(Provided material Opens)
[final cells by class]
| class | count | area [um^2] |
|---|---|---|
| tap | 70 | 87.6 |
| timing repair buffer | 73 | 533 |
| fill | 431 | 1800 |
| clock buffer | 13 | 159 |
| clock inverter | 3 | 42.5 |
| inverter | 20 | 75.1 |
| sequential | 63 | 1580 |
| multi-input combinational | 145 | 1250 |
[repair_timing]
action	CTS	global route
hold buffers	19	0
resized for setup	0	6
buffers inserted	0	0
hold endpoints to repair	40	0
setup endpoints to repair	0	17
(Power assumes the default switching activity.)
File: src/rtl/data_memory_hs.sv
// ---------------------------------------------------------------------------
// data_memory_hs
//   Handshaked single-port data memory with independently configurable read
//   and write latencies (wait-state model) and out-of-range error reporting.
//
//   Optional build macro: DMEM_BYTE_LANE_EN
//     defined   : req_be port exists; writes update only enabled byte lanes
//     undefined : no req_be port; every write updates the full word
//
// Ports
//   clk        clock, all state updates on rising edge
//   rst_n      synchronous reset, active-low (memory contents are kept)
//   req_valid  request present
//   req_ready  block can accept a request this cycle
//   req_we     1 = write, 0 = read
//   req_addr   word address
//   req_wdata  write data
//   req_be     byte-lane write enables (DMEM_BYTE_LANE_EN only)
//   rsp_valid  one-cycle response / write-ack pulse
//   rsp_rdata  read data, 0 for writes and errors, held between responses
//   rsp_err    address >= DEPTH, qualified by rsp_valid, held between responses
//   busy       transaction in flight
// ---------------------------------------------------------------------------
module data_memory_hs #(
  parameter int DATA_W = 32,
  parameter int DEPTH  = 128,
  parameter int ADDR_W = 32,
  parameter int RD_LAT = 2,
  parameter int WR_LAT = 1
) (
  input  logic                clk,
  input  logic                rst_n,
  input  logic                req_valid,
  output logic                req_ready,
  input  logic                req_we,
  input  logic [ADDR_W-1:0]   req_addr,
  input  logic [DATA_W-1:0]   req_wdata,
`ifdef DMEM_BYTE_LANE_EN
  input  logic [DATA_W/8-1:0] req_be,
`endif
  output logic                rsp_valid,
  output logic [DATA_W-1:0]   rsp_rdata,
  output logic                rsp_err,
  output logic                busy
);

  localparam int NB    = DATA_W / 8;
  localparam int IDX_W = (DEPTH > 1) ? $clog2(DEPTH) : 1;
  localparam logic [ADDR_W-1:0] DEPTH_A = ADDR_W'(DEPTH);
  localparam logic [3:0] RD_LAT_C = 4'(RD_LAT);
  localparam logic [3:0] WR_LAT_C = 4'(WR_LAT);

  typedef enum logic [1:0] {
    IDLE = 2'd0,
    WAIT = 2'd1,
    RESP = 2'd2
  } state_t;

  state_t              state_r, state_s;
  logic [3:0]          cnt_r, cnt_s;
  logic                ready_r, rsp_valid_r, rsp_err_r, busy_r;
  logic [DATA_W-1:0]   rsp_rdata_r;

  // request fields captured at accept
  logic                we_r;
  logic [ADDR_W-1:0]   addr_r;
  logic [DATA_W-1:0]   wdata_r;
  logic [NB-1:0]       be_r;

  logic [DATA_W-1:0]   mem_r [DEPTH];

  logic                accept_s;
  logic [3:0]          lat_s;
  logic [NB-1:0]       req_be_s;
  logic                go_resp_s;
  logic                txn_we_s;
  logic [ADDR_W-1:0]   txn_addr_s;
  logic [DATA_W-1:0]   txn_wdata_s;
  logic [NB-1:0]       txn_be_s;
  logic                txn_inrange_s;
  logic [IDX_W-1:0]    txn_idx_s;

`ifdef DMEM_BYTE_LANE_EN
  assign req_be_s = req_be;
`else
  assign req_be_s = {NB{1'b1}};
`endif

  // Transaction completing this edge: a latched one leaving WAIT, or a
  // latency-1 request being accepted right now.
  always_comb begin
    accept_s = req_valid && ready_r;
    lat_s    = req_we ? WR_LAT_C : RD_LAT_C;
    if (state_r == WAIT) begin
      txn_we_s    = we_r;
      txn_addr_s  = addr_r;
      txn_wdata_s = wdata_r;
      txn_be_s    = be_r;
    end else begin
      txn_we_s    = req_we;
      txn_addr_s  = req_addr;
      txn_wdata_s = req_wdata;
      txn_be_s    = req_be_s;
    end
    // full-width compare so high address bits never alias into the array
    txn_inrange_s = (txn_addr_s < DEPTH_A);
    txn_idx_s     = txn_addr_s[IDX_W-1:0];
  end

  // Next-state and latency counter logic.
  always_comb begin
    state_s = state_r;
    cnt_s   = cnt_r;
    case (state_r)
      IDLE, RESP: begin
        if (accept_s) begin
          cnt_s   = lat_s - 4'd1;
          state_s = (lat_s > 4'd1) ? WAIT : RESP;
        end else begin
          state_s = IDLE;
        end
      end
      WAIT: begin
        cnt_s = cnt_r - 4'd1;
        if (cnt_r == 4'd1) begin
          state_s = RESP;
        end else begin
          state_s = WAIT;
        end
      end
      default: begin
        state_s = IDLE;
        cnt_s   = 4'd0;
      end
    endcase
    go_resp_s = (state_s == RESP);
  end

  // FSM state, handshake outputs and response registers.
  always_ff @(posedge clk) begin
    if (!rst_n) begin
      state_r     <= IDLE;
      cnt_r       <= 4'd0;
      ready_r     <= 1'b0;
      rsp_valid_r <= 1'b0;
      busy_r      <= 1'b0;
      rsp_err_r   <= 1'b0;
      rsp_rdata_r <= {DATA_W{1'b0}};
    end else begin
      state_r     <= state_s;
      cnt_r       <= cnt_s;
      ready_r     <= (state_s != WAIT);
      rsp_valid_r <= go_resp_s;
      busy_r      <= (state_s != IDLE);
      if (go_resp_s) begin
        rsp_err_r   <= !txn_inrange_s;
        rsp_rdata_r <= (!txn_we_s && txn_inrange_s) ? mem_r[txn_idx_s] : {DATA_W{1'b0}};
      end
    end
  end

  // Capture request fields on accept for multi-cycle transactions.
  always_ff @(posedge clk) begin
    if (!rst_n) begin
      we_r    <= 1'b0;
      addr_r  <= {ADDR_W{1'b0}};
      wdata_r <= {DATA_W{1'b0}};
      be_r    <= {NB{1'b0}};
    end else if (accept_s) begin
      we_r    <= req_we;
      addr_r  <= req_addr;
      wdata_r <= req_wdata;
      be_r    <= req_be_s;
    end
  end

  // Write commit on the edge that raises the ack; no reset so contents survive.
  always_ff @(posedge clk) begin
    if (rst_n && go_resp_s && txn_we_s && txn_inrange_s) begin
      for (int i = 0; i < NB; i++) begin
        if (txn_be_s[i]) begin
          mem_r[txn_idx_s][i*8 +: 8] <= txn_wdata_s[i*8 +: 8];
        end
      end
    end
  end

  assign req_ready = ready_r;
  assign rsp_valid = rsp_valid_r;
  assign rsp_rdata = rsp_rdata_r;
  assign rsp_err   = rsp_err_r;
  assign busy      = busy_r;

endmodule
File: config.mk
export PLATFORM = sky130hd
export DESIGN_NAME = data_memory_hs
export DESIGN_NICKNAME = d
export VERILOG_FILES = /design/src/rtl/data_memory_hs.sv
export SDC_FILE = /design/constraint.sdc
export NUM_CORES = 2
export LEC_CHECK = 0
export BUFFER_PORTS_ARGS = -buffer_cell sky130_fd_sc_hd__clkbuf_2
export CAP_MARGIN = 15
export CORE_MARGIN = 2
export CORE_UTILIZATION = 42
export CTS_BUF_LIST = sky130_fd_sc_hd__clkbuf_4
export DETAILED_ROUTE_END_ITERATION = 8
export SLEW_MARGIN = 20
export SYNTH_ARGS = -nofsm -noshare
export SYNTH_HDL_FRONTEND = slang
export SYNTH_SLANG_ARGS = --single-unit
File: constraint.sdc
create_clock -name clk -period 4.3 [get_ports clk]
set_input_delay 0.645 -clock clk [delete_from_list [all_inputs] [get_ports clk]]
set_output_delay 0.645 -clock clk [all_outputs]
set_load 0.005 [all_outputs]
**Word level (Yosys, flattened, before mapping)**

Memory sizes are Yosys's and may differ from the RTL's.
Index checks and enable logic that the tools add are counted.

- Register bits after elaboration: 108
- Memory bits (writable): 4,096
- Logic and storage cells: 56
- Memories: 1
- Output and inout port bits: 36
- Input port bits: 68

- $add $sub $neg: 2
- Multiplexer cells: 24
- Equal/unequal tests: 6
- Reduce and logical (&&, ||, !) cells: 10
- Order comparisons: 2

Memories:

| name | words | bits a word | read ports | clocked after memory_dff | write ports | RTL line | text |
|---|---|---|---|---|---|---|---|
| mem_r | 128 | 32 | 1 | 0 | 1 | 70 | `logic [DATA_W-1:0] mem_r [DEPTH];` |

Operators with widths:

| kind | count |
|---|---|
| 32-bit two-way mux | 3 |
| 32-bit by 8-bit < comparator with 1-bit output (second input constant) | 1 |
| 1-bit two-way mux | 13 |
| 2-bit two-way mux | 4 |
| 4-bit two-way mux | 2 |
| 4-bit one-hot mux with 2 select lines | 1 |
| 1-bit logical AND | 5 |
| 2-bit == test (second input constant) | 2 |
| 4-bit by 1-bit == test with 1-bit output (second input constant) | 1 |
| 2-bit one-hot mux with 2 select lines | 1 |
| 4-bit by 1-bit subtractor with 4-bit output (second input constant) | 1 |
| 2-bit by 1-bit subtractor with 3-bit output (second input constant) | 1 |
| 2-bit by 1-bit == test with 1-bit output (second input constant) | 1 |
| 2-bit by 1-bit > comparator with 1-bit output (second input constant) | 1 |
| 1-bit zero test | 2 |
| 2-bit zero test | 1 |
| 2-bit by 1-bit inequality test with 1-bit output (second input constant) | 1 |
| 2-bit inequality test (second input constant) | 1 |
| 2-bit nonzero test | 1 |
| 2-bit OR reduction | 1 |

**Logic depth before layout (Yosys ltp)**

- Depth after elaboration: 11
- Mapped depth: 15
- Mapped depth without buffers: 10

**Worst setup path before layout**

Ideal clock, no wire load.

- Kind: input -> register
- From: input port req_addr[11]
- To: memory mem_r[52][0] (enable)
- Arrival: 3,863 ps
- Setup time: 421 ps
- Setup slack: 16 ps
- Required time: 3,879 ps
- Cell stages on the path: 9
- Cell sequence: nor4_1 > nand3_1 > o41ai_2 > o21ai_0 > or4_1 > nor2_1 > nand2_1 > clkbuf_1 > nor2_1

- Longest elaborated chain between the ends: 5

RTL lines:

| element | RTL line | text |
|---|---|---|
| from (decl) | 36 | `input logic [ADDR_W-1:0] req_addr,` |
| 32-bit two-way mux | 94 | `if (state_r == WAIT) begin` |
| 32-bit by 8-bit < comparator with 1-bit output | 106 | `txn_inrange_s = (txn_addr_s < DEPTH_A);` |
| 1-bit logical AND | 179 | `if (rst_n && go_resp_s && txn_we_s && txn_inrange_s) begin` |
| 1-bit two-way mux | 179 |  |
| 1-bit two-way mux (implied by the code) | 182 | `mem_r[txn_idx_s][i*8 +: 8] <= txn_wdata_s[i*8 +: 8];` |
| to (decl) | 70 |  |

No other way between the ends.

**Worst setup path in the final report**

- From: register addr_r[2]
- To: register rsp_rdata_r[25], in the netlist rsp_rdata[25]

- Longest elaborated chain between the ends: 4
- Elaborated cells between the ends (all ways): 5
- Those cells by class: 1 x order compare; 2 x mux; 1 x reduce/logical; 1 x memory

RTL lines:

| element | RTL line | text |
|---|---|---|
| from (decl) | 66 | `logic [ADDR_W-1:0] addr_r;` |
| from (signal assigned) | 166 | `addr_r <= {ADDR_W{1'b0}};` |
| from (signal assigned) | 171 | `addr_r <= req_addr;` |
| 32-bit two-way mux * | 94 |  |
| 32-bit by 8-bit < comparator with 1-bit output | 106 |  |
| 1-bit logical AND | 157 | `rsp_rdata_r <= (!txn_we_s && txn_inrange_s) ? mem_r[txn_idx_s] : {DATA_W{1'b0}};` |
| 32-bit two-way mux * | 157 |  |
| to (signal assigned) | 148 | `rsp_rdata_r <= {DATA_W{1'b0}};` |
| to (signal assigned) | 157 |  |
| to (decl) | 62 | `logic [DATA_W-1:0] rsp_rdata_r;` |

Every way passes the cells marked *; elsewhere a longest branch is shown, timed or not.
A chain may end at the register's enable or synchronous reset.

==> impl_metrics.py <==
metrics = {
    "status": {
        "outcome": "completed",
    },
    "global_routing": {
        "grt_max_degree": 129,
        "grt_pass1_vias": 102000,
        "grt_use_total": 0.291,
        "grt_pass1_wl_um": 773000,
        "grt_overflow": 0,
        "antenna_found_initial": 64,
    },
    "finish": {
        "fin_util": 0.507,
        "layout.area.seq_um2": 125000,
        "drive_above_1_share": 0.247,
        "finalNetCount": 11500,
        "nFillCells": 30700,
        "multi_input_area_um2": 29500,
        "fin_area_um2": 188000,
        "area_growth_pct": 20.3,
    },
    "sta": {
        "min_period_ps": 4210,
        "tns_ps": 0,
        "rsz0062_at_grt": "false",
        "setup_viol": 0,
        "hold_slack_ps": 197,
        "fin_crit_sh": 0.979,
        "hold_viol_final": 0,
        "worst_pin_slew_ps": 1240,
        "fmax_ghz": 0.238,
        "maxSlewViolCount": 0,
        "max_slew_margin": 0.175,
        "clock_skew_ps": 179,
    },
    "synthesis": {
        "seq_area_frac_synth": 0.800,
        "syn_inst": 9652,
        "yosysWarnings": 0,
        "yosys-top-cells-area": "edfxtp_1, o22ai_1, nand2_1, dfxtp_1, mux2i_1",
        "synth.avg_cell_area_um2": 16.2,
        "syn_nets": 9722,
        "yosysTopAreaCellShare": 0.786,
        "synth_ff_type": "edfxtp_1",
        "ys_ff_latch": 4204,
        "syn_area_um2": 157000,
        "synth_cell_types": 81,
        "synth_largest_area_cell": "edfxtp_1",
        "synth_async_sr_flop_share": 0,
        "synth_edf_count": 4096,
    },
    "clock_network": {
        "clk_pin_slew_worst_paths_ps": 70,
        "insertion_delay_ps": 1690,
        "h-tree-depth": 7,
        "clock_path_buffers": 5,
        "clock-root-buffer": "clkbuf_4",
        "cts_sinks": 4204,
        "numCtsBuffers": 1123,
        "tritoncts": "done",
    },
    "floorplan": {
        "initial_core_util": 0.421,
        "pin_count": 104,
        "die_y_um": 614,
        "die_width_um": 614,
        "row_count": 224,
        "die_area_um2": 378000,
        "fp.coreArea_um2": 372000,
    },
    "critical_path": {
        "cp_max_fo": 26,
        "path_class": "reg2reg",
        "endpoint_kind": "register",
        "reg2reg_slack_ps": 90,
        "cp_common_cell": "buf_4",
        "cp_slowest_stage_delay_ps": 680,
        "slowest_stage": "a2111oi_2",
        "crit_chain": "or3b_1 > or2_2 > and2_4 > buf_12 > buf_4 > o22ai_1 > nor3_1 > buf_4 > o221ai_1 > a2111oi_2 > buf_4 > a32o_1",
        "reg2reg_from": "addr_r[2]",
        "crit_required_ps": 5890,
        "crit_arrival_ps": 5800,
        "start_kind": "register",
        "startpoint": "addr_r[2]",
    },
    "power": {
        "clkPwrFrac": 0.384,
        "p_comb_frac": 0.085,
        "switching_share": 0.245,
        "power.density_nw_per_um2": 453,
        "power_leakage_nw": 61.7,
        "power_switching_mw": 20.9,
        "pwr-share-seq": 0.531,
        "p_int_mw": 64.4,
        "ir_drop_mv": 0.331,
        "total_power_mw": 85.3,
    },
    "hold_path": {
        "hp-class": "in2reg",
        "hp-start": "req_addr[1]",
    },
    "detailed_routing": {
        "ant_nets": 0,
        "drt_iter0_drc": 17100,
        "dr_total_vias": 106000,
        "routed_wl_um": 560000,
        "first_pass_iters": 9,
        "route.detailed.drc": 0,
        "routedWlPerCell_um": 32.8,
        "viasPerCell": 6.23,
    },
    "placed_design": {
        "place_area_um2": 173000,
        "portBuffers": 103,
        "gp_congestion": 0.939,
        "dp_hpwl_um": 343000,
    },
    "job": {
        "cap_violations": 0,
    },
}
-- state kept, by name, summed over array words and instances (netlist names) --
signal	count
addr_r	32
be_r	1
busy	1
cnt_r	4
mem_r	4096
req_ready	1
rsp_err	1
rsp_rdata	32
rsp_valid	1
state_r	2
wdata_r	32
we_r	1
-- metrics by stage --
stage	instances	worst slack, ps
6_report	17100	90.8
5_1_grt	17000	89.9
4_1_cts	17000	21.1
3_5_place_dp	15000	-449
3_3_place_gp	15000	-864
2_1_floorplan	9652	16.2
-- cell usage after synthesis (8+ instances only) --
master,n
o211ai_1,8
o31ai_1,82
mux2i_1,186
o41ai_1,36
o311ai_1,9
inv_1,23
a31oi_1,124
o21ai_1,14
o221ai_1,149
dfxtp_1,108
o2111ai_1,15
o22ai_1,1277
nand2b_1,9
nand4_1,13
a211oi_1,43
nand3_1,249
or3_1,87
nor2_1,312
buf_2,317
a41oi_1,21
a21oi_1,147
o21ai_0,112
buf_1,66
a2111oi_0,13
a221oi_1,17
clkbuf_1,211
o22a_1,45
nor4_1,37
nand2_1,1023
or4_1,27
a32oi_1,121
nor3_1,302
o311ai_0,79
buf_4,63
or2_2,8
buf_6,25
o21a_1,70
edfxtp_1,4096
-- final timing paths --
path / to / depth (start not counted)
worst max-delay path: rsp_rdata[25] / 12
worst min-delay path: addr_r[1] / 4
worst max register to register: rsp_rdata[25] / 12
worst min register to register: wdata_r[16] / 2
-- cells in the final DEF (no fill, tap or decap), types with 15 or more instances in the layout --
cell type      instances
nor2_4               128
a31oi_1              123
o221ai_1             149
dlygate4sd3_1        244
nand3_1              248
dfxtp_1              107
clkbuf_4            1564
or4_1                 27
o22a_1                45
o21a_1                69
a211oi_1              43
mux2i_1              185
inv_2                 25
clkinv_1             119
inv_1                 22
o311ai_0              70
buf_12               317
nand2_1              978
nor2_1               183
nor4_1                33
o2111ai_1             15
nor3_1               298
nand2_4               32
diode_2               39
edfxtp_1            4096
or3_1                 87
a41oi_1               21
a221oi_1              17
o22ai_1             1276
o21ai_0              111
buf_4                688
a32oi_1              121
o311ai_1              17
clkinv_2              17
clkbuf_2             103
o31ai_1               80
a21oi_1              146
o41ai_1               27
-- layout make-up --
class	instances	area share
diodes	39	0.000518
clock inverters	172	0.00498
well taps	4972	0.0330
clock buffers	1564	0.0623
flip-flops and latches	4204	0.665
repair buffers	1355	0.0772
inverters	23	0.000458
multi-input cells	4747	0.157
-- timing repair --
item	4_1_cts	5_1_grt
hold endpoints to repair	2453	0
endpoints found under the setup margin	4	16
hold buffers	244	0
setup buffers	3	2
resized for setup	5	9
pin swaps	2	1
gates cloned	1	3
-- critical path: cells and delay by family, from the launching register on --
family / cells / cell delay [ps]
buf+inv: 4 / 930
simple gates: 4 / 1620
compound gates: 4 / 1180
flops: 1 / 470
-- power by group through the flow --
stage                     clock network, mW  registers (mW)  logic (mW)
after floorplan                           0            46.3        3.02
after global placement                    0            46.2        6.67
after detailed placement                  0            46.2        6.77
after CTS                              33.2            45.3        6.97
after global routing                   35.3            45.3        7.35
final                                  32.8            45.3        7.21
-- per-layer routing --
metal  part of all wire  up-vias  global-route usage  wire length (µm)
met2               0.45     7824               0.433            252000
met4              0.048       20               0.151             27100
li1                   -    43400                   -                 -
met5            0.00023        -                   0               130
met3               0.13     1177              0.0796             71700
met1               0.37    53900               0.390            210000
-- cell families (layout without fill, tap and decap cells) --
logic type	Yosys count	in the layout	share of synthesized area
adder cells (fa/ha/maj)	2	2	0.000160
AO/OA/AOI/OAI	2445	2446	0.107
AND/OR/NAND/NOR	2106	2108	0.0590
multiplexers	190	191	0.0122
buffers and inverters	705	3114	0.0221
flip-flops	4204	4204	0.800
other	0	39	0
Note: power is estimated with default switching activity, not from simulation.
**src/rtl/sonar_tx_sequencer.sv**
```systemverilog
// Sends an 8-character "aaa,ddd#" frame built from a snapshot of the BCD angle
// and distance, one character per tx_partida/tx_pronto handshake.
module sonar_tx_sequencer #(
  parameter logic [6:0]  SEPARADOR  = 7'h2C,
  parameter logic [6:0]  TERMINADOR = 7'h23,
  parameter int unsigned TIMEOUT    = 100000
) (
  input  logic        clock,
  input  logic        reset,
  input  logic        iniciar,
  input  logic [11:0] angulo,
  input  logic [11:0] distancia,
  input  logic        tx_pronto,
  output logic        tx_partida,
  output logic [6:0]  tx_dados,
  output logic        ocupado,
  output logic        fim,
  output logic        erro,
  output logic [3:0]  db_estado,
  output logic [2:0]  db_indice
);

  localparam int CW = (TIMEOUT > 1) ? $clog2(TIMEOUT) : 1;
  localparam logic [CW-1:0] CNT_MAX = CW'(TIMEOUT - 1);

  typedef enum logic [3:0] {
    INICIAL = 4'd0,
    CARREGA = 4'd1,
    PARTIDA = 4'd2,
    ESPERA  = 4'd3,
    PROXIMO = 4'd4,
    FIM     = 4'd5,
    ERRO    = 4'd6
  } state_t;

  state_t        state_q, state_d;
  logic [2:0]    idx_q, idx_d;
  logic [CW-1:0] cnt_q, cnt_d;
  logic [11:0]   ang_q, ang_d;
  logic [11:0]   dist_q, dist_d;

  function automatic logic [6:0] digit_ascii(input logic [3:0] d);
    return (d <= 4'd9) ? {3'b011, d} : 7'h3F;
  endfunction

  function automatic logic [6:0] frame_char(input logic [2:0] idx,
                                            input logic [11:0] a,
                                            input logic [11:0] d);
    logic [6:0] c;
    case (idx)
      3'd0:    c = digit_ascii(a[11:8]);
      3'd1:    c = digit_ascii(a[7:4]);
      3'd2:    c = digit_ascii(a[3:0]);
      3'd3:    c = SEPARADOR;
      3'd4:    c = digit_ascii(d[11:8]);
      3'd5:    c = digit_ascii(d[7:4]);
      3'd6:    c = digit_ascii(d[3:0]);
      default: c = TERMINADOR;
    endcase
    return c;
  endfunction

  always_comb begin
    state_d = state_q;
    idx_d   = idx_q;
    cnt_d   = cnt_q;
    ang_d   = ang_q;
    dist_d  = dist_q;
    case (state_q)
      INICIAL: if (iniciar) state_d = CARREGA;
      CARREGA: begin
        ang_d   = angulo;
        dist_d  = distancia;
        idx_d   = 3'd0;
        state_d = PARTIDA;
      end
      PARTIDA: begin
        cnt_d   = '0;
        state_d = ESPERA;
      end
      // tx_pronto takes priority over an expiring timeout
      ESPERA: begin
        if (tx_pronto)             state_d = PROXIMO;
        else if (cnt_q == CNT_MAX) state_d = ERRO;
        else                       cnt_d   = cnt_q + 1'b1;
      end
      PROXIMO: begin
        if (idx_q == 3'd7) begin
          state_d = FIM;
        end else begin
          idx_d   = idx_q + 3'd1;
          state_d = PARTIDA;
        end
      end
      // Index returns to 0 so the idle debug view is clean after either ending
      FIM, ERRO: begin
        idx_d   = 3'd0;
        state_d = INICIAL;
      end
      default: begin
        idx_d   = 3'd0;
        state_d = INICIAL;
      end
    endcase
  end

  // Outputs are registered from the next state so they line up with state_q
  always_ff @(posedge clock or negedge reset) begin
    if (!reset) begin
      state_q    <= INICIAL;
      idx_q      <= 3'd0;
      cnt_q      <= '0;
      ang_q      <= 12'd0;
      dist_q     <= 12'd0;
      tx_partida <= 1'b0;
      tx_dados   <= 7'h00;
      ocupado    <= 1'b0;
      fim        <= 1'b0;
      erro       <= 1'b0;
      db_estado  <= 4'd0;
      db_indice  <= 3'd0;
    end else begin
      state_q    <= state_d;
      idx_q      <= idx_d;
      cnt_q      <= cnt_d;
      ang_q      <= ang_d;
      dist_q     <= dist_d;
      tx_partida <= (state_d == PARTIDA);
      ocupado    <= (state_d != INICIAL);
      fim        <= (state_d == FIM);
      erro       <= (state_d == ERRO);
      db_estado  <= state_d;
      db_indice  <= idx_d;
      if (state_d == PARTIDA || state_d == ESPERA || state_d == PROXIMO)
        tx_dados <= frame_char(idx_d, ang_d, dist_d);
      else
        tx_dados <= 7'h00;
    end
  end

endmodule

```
(Provided material Closes)
> Problem details: Only lines that hold the string "comparator" belong in the answer, so copy every one of them from the records.

> Answer for this exercise:
| 32-bit by 8-bit < comparator with 1-bit output (second input constant) | 1 |
| 2-bit by 1-bit > comparator with 1-bit output (second input constant) | 1 |
| 32-bit by 8-bit < comparator with 1-bit output | 106 | `txn_inrange_s = (txn_addr_s < DEPTH_A);` |
| 32-bit by 8-bit < comparator with 1-bit output | 106 |  |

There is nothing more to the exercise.